Светлый фон
Ювелир показал мне кольца, перстни, наперстки, украшенные эмалью, — по 9 рублей серебром за штуку, прелестную эмалевую кружечку — за 30 дукатов или 90 рублей серебром. Мадам Чекмарева лично помогала нам выбирать драгоценные камни (изумруды и рубины) и упорно торговаться. В конце концов мы остановились на 13 дукатах и 1 рубле серебром за брошь, которую он обещался сделать за 10 дней… Потом пришел человек с тканями “тармалама” — я купила один отрез (14 аршин), он просил 30 рублей серебром, я сопротивлялась, возражала и в итоге купила отрез за 28 рублей серебром… Потом пришел какой-то индиец с кольцами из черепахового панциря. Я взяла одно — на время, попробовать его в носке. Потом вновь пришел ювелир — принес сделанную брошь — не такая красивая, как я ожидала: две персидские буквы со знаками (гласные буквы) и точками. Синие буквы на белой эмали, а должны были быть золотыми, но я выразила мое удовольствие и заплатила 40 рублей серебром

Чекмарева знала все базары и всех на базарах. Она вечно что-то придумывала, устраивала званые обеды, экскурсии и увеселительные поездки — развлекала себя и гостей как могла. 20 мая отвезла англичанок в Общественный сад на обряд благословения святой водой. На следующий день пригласила на церковную службу в честь святого Николая, оказавшуюся длинной, монотонной и ужасно неинтересной.

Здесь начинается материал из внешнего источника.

This design comes from an exercise in tuning for small area, a short achievable clock period and few clock cycles per item on the open sky130 flow, not from production work.
Only simulation tests tie the RTL to the original design; equivalence was not proved.
No activity file was given, so power comes from the tool's default toggle rates.

==> inputs of run a <==
## booth_pp_accumulator
module booth_pp_accumulator
(
    input  logic                            Clk,
    input  logic                            Reset,
    input  logic                            In_Valid,
    output logic                            In_Ready,
    input  logic [booth_acc_pkg::PP_W-1:0]  PP0,
    input  logic [booth_acc_pkg::PP_W-1:0]  PP1,
    input  logic [booth_acc_pkg::PP_W-1:0]  PP2,
    input  logic [booth_acc_pkg::PP_W-1:0]  PP3,
    input  logic [booth_acc_pkg::PP_W-1:0]  PP4,
    input  logic [booth_acc_pkg::PP_W-1:0]  PP5,
    input  logic [booth_acc_pkg::PP_W-1:0]  PP6,
    input  logic [booth_acc_pkg::PP_W-1:0]  PP7,
    input  logic [booth_acc_pkg::PP_W-1:0]  PP8,
    input  logic [booth_acc_pkg::PP_W-1:0]  PP9,
    input  logic [booth_acc_pkg::PP_W-1:0]  PP10,
    input  logic [booth_acc_pkg::PP_W-1:0]  PP11,
    input  logic [booth_acc_pkg::PP_W-1:0]  PP12,
    input  logic [booth_acc_pkg::PP_W-1:0]  PP13,
    input  logic [booth_acc_pkg::PP_W-1:0]  PP14,
    input  logic [booth_acc_pkg::PP_W-1:0]  PP15,
    input  logic [31:0]                     PP16,
    input  logic [15:0]                     Error_Correction,
    output logic                            Out_Valid,
    input  logic                            Out_Ready,
    output logic [booth_acc_pkg::PROD_W-1:0] Product,
    output logic                            Busy
);
==> flow/config.mk <==
export PLATFORM = sky130hd
export DESIGN_NAME = booth_pp_accumulator
export DESIGN_NICKNAME = booth_pp_accumulator
export VERILOG_FILES = /design/flow/design.v
export SDC_FILE = /design/flow/constraint.sdc
export NUM_CORES = 4
export LEC_CHECK = 0
export CAP_MARGIN = 20
export CORE_MARGIN = 2
export CORE_UTILIZATION = 40
export CTS_BUF_LIST = sky130_fd_sc_hd__clkbuf_4 sky130_fd_sc_hd__clkbuf_8
export SETUP_SLACK_MARGIN = 0.8
export SLEW_MARGIN = 20
export SYNTH_HIERARCHICAL = 1
export SYNTH_MINIMUM_KEEP_SIZE = 0
==> flow/constraint.sdc <==
create_clock -name core_clock -period 5.0 [get_ports {Clk}]
set_input_delay 1.0000 -clock core_clock [delete_from_list [all_inputs] [get_ports {Clk}]]
set_output_delay 1.0000 -clock core_clock [all_outputs]
set_load 0.01 [all_outputs]
standard.sh (not shown) runs the stock make flow with config.mk's settings and CLKGATE_MAP_FILE= SYNTH_SCRIPT=/design/flow/synth_recipe.tcl, a recipe that flattens the netlist after the stock synthesis.
==> flow/flow/run.sh <==
#!/bin/bash
# Own layout flow: the standard ORFS flow (standard.sh: its synthesis, floorplan,
# placement, CTS and routing), with two changes:
#  - the I/O port buffers that global placement inserts (one per input and output port,
#    as in the standard flow) are sky130_fd_sc_hd__buf_1 instead of the delay-cell buffer
#    buffer_ports picks by default;
#  - before floorplanning, gates that synthesis sized up are put back at their smallest
#    drive strength (flow/pre_floorplan.tcl); repair then sizes up what timing needs.
# Every tool's output goes to the ORFS logs under orfs/logs and to flow_run.log here.
set -euo pipefail
here=$(cd "$(dirname "$0")" && pwd)
export BUFFER_PORTS_ARGS="-buffer_cell sky130_fd_sc_hd__buf_1"
export PRE_FLOORPLAN_TCL="$here/pre_floorplan.tcl"
bash standard.sh finish > flow_run.log 2>&1
==> flow/flow/pre_floorplan.tcl <==
# Before floorplanning: put the one-cell modules' gates that synthesis sized up back at
# their smallest drive strength (same function); later repair sizes up what timing needs.
set db [ord::get_db]
set swaps {
  sky130_fd_sc_hd__maj3_2  sky130_fd_sc_hd__maj3_1
  sky130_fd_sc_hd__a21oi_2 sky130_fd_sc_hd__a21oi_1
}
set n 0
foreach inst [[ord::get_db_block] getInsts] {
  set name [[$inst getMaster] getName]
  if { [dict exists $swaps $name] } {
    $inst swapMaster [$db findMaster [dict get $swaps $name]]
    incr n
  }
}
puts "pre_floorplan: resized $n cells to the smallest drive strength"
==> run b (differences from run a) <==
--- a/flow/config.mk
+++ b/flow/config.mk
@@ -11,2 +11,3 @@
 export CTS_BUF_LIST = sky130_fd_sc_hd__clkbuf_4 sky130_fd_sc_hd__clkbuf_8
+export GPL_ROUTABILITY_DRIVEN = 0
 export SETUP_SLACK_MARGIN = 0.8
==> comparison table <==
Count of TritonRoute iterations in the first routing pass: run a 7; run b 4
Clock Network Area Fraction: run a 0.9542%; run b 0.9800%
CP Launch Point: run a PP6[13]; run b x_r[9]
Proportion of power drawn by combinational gates: run a 75.1%; run b 75.0%
Met3 WL post-DR: run a 2424 µm; run b 2734 µm
Final-layout worst hold slack: run a 597.2 ps; run b 599.1 ps
Worst endpoint data arrival time: run a 4130 ps; run b 3000 ps
Sum of buffers and inverters on the critical path: run a 1; run b 2
Slack of the worst reg-to-reg path: run a 2980 ps; run b 2990 ps
Ratio of cells with drive above 1 in the final layout: run a 5.069%; run b 5.014%
Filler cells: run a 3889; run b 3965
Total of cells resized after clock tree synthesis: run a 4; run b 6
Smallest setup slack after layout: run a 1009 ps; run b 1000 ps
Power per Cell Area: run a 595.7 nW/µm²; run b 594.8 nW/µm²
Critical path start-end classification: run a in2reg; run b reg2out
Met1 GRT Util: run a 24.02%; run b 23.68%
Maximum clock frequency: run a 0.2506 GHz; run b 0.2500 GHz
P_clk: run a 0.525 mW; run b 0.531 mW
Per-cell via count in the routed design: run a 4.647; run b 4.649
Worst slew margin: run a 51.58%; run b 51.90%
Sum of routed wire segments on met1: run a 16720 µm; run b 16520 µm
Run status: run a complete, no violations; run b complete, no violations
Element type at the critical path start: run a input port; run b flop
Met3 track demand over resource in global routing: run a 2.997%; run b 3.501%
Lkg Pwr: run a 7.019 nW; run b 7.016 nW
Net switching component of the power: run a 5.724 mW; run b 5.712 mW
Routed length on met2: run a 23430 µm; run b 23970 µm
Testbench counts of run a, summed over its fixed seeds: cycles 4,800, items 2,400.
Testbench counts of run b, summed over its fixed seeds: cycles 4,800, items 2,400.

---

==> run D <==
Another version of the RTL of booth_pp_accumulator (not shown whole).
==> flow/config.mk <==
export PLATFORM = sky130hd
export DESIGN_NAME = booth_pp_accumulator
export DESIGN_NICKNAME = booth_pp_accumulator
export VERILOG_FILES = /design/flow/design.v
export SDC_FILE = /design/flow/constraint.sdc
export NUM_CORES = 4
export LEC_CHECK = 0
export CAP_MARGIN = 20
export CORE_MARGIN = 2
export CORE_UTILIZATION = 40
export SETUP_SLACK_MARGIN = 1.0
export SLEW_MARGIN = 20
export SYNTH_HIERARCHICAL = 1
export SYNTH_MINIMUM_KEEP_SIZE = 0
==> flow/constraint.sdc <==
create_clock -name core_clock -period 5.0 [get_ports {Clk}]
set_input_delay 1.0000 -clock core_clock [delete_from_list [all_inputs] [get_ports {Clk}]]
set_output_delay 1.0000 -clock core_clock [all_outputs]
set_load 0.01 [all_outputs]
==> flow/flow/run.sh <==
#!/bin/bash
# Own layout flow: the standard ORFS flow, with the I/O port buffers that global
# placement inserts (one per input and output port, as in the standard flow) made from
# sky130_fd_sc_hd__buf_1 instead of the delay-cell buffer buffer_ports picks by default.
# Every tool's output goes to the ORFS logs under orfs/logs and to flow_run.log here.
set -euo pipefail
export BUFFER_PORTS_ARGS="-buffer_cell sky130_fd_sc_hd__buf_1"
bash standard.sh finish > flow_run.log 2>&1
==> run M: changes against run D <==
Settings changed: SETUP_SLACK_MARGIN 1.0 to 1.3.
==> results.txt <==
- Between run M and run D, the lower setup slack is in run D (gap 0.15 ns).
- In run D the first-iteration DRC count is higher than in run M, by 8.0%.
- Of run M and run D, run M has the higher design area (gap 6.2%, measured against run D).
- In run M the fmax is larger than in run D, by about 4%.
- Sequential cell count is the same in run M and run D.
- In clock power, run M and run D hardly differ.
- Of run M and run D, run M has the higher total power (gap 7.0%, measured against run D).
- In synthesized area, run D and run M do not differ.
- In run M the hold slack is lower than in run D, by 0.0062 ns.
==> figures <==
	run D	run M
Share of cell area taken by multi-input logic gates	68.3%	68.1%
Average vias per placed instance	4.63	4.64
Sequential power	0.00230 W	0.00232 W
Crit path max fanout	2	1
Power drawn by the combinational cells	0.0115 W	0.0125 W
Critical path's largest stage delay	0.50 ns	0.53 ns
Post-CTS Resized	2	36
Count of buffering cells on the critical path with inverters included	3	1
Setup slack, reg-to-reg	3.05 ns	3.06 ns
Worst flop-to-flop path endpoint	y_r[47]	x_r[50]
Tightest hold margin	0.615 ns	0.609 ns
Non-clock buffer count in the final layout	666	702
Peak supply drop	0.452 mV	0.463 mV
Clock tree cell share of total cell area	1.32%	1.20%
Global-route wire length before repair	80900 µm	81100 µm
Sequential fraction of total cell area	12.5%	11.7%
DRC violation total after the first TritonRoute iteration	377	349
Outcome	finished clean	finished clean
Relative slew slack	54.6%	57.6%
Number of inserted diodes	8	4
Testbench counts of run D, summed over its fixed seeds: cycles 4,800, items 2,400.
Testbench counts of run M, summed over its fixed seeds: cycles 4,800, items 2,400.

---

==> trial 69 <==
Another version of the RTL of booth_pp_accumulator (not shown whole).
==> flow/config.mk <==
export PLATFORM = sky130hd
export DESIGN_NAME = booth_pp_accumulator
export DESIGN_NICKNAME = booth_pp_accumulator
export VERILOG_FILES = /design/flow/design.v
export SDC_FILE = /design/flow/constraint.sdc
export NUM_CORES = 4
export LEC_CHECK = 0
export CAP_MARGIN = 20
export CORE_MARGIN = 2
export CORE_UTILIZATION = 40
export CTS_BUF_LIST = sky130_fd_sc_hd__clkbuf_4 sky130_fd_sc_hd__clkbuf_8
export SETUP_SLACK_MARGIN = 0.9
export SLEW_MARGIN = 20
export SYNTH_HIERARCHICAL = 1
export SYNTH_MINIMUM_KEEP_SIZE = 0
==> flow/constraint.sdc <==
create_clock -name core_clock -period 5.0 [get_ports {Clk}]
set_input_delay 1.0000 -clock core_clock [delete_from_list [all_inputs] [get_ports {Clk}]]
set_output_delay 1.0000 -clock core_clock [all_outputs]
set_load 0.01 [all_outputs]
==> flow/flow/run.sh <==
#!/bin/bash
# Own layout flow: the standard ORFS flow (standard.sh: its synthesis, floorplan,
# placement, CTS and routing), with two changes:
#  - the I/O port buffers that global placement inserts (one per input and output port,
#    as in the standard flow) are sky130_fd_sc_hd__buf_1 instead of the delay-cell buffer
#    buffer_ports picks by default;
#  - before floorplanning, gates that synthesis sized up are put back at their smallest
#    drive strength (flow/pre_floorplan.tcl); repair then sizes up what timing needs.
# Every tool's output goes to the ORFS logs under orfs/logs and to flow_run.log here.
set -euo pipefail
here=$(cd "$(dirname "$0")" && pwd)
export BUFFER_PORTS_ARGS="-buffer_cell sky130_fd_sc_hd__buf_1"
export PRE_FLOORPLAN_TCL="$here/pre_floorplan.tcl"
bash standard.sh finish > flow_run.log 2>&1
Scripts as last shown in full above: flow/flow/pre_floorplan.tcl
==> inputs of trial 91, as changes to trial 69 <==
Settings changed: PLACE_DENSITY set to 0.8.
==> inputs of build 21, as changes to trial 69 <==
Settings changed: SETUP_SLACK_MARGIN 0.9 to 1.1.
==> qor summary <==
Run status: trial 91 complete, no violations; build 21 complete, no violations; trial 69 complete, no violations
Portion of total power attributed to sequential cells: trial 91 19.3%; build 21 18.5%; trial 69 19.6%
Antenna diode count: trial 91 6; build 21 2; trial 69 3
Detailed placement HPWL: trial 91 47.1 mm; build 21 43.8 mm; trial 69 43.2 mm
Clock buf count: trial 91 11; build 21 11; trial 69 10
Final cycle utilization of the critical path: trial 91 81.1%; build 21 79.4%; trial 69 79.9%
Clock Network Area Fraction: trial 91 0.878%; build 21 1.13%; trial 69 0.897%
Setup repair after global routing missed its margin: trial 91 no; build 21 yes; trial 69 yes
Headroom to the max-slew limit: trial 91 53.8%; build 21 51.7%; trial 69 50.8%
Clock network power: trial 91 498 uW; build 21 616 uW; trial 69 501 uW
Number of nets in the layout: trial 91 2946; build 21 2945; trial 69 2945
Reported sequential group power: trial 91 2.39 mW; build 21 2.39 mW; trial 69 2.38 mW
Global-route total usage across every layer: trial 91 22.8%; build 21 21.0%; trial 69 20.6%
Clk Latency, worst-skew pair: trial 91 0.40 ns; build 21 0.38 ns; trial 69 0.39 ns
Amount of wire on met2 after detailed routing: trial 91 27.8 mm; build 21 25.3 mm; trial 69 24.8 mm
Met2 routing resource usage after global routing: trial 91 44.0%; build 21 40.1%; trial 69 39.5%
Testbench counts of trial 69, summed over its fixed seeds: cycles 4,800, items 2,400.
Testbench counts of trial 91, summed over its fixed seeds: cycles 4,800, items 2,400.
Testbench counts of build 21, summed over its fixed seeds: cycles 4,800, items 2,400.

---

==> branch amber <==
RTL: one of the versions met above, not the one the previous note started from.
Settings: LEC_CHECK=0, CAP_MARGIN=20, CORE_MARGIN=2, CORE_UTILIZATION=40, SETUP_SLACK_MARGIN=1.6, SLEW_MARGIN=20, SYNTH_HIERARCHICAL=1, SYNTH_MINIMUM_KEEP_SIZE=0; clock period 5.0 ns.
==> flow/flow/run.sh <==
#!/bin/bash
# Own layout flow: the standard ORFS flow, with the I/O port buffers that global
# placement inserts (one per input and output port, as in the standard flow) made from
# sky130_fd_sc_hd__buf_1 instead of the delay-cell buffer buffer_ports picks by default.
# Every tool's output goes to the ORFS logs under orfs/logs and to flow_run.log here.
set -euo pipefail
export BUFFER_PORTS_ARGS="-buffer_cell sky130_fd_sc_hd__buf_1"
bash standard.sh finish > flow_run.log 2>&1
==> inputs of branch quartz, as changes to branch amber <==
SETUP_SLACK_MARGIN = default   (was 1.6)
==> results.txt <==
                                                                                   branch quartz    branch amber
Internal portion of total power                                                         7.465 mW        10.05 mW
Register-to-Register Setup Slack                                                         3.03 ns         3.08 ns
Vias in the first global route                                                             15430           15870
Placed instance area                                                                  21420 um^2      22170 um^2
Kind of start point of the critical path                                                register      input port
Layout cells sized above 1                                                                12.74%          40.02%
Max Freq                                                                               249.9 MHz       263.9 MHz
Met2 layer wire length in the routed design                                             28780 um        29870 um
Total chip power                                                                        14.21 mW        18.34 mW
Setup repair bufs after CTS                                                                    0              51
Antenna violations before repair                                                              10               3
# diodes                                                                                       9               3
Hold Slack                                                                             0.6220 ns       0.6038 ns
Seq pwr                                                                                  2.31 mW         2.34 mW
Clock input transition at the sequential cells of the worst setup and hold paths         0.07 ns         0.08 ns
Outcome                                                                           finished clean  finished clean
Startpoint of the most critical setup path                                                x_r[8]          PP5[9]
Fin nets                                                                                    3232            3328
Critical path depth                                                                           13               8
Met3 Resource Use GR                                                                      3.030%          4.053%
Share of the clock period used by the worst path after layout                             80.04%          75.78%
Multi-input logic portion of the cell area                                                68.03%          67.46%
Testbench counts of branch amber, summed over its fixed seeds: cycles 4,800, items 2,400.
Testbench counts of branch quartz, summed over its fixed seeds: cycles 4,800, items 2,400.

==> re-timing with driven ports <==
Ports are ideal in the flow. The routed layouts listed here were re-timed in OpenROAD.
Step 1 assumes that a clkbuf_16 drives the clock port and a buf_2 every other input.
Step 2 adds t to the input delays and takes it off the output delays; t is the mean of the earliest and latest rising clock arrival at the registers after step 1. Input paths then give back, and output paths get back, about the clock's delay inside the block.
a / b / c = ideal / step 1 / step 2; a / b = the first two.
run | shift t [ns] | setup slack, ns | worst slew at a driven data input, ns
run a | 0.411 | 1.009 / 1.028 / 0.616 | 0.12
run b | 0.414 | 1.000 / 0.964 / 0.646 | 0.10
run D | 0.415 | 1.099 / 1.121 / 0.706 | 0.11
run M | 0.422 | 1.250 / 1.256 / 0.834 | 0.12
trial 69 | 0.423 | 1.006 / 1.027 / 0.604 | 0.10
trial 91 | 0.430 | 0.946 / 0.962 / 0.531 | 0.12
build 21 | 0.420 | 1.032 / 1.052 / 0.632 | 0.09
branch amber | 0.415 | 1.211 / 1.215 / 0.800 | 0.10
branch quartz | 0.401 | 0.998 / 0.949 / 0.637 | 0.12
After both steps every run listed still meets setup and hold. For run M, which loses most, drivers alone change the setup slack by +0.006 ns; drivers and shift together by -0.416 ns.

Двадцать третьего мая подруги вместе с неутомимой Чекмаревой поехали смотреть на бриг «Аракс», стоявший в бакинской бухте. Их сопровождал командир корабля, капитан-лейтенант Владимир Фофанов, — крупный, рыжий, грубый, дравший с команды три шкуры. Меж собой матросы называли его Фофан, кляли последними словами и пугали молодых, еще не покалеченных «крючков» рассказами о том, как он педантично, одним богатырским ударом вышибал десяток зубов, как сек за любую оплошность и какие увеселения устраивал — скручивал провинившихся в веревочные мешки и подвешивал на реях, и так они висели час, два, иногда сутки. Эту капитанскую умору матросы прозвали «райскими садами Фофана».

Рыжий капитан-лейтенант помог гостьям взобраться по трапу и провел по бригу. Листер не могла ни к чему придраться — все вычищено, вымыто, отполировано, будто «Аракс» спустили на воду только вчера, хотя он крейсировал уже год: «Всюду чистота и хороший порядок. 12 орудий, но гнезд 14. Помимо Фофанова здесь еще 3 офицера, 40 матросов, хотя фактически 35 — пятеро отправлены на берег обставлять дом капитана. Бриг очень хороший, вместительный салон, хорошая спальня рядом с кают-компанией для Фофанова и его супруги, дамы 21 года, — они женаты 6 лет. В каюте Фофанова два книжных шкафа с французскими переводами Байрона, Вольтера, Руссо и т. п. У каждого офицера своя каюта. Один из них, мичман [Машков], хорошо рисует, он сын художника, создавшего картины о Польской кампании. Мичман также собирает раковины и принес несколько коробок с ракушками, найденными у Каспия. Фофанов выбрал и подарил мне несколько. В их кают-компании я не могла распрямиться — низкие потолки. В кормовой части брига есть большая кухня с очагом для готовки, а также маленькая каюта шкипера и счетовода. В трюм не заглядывала».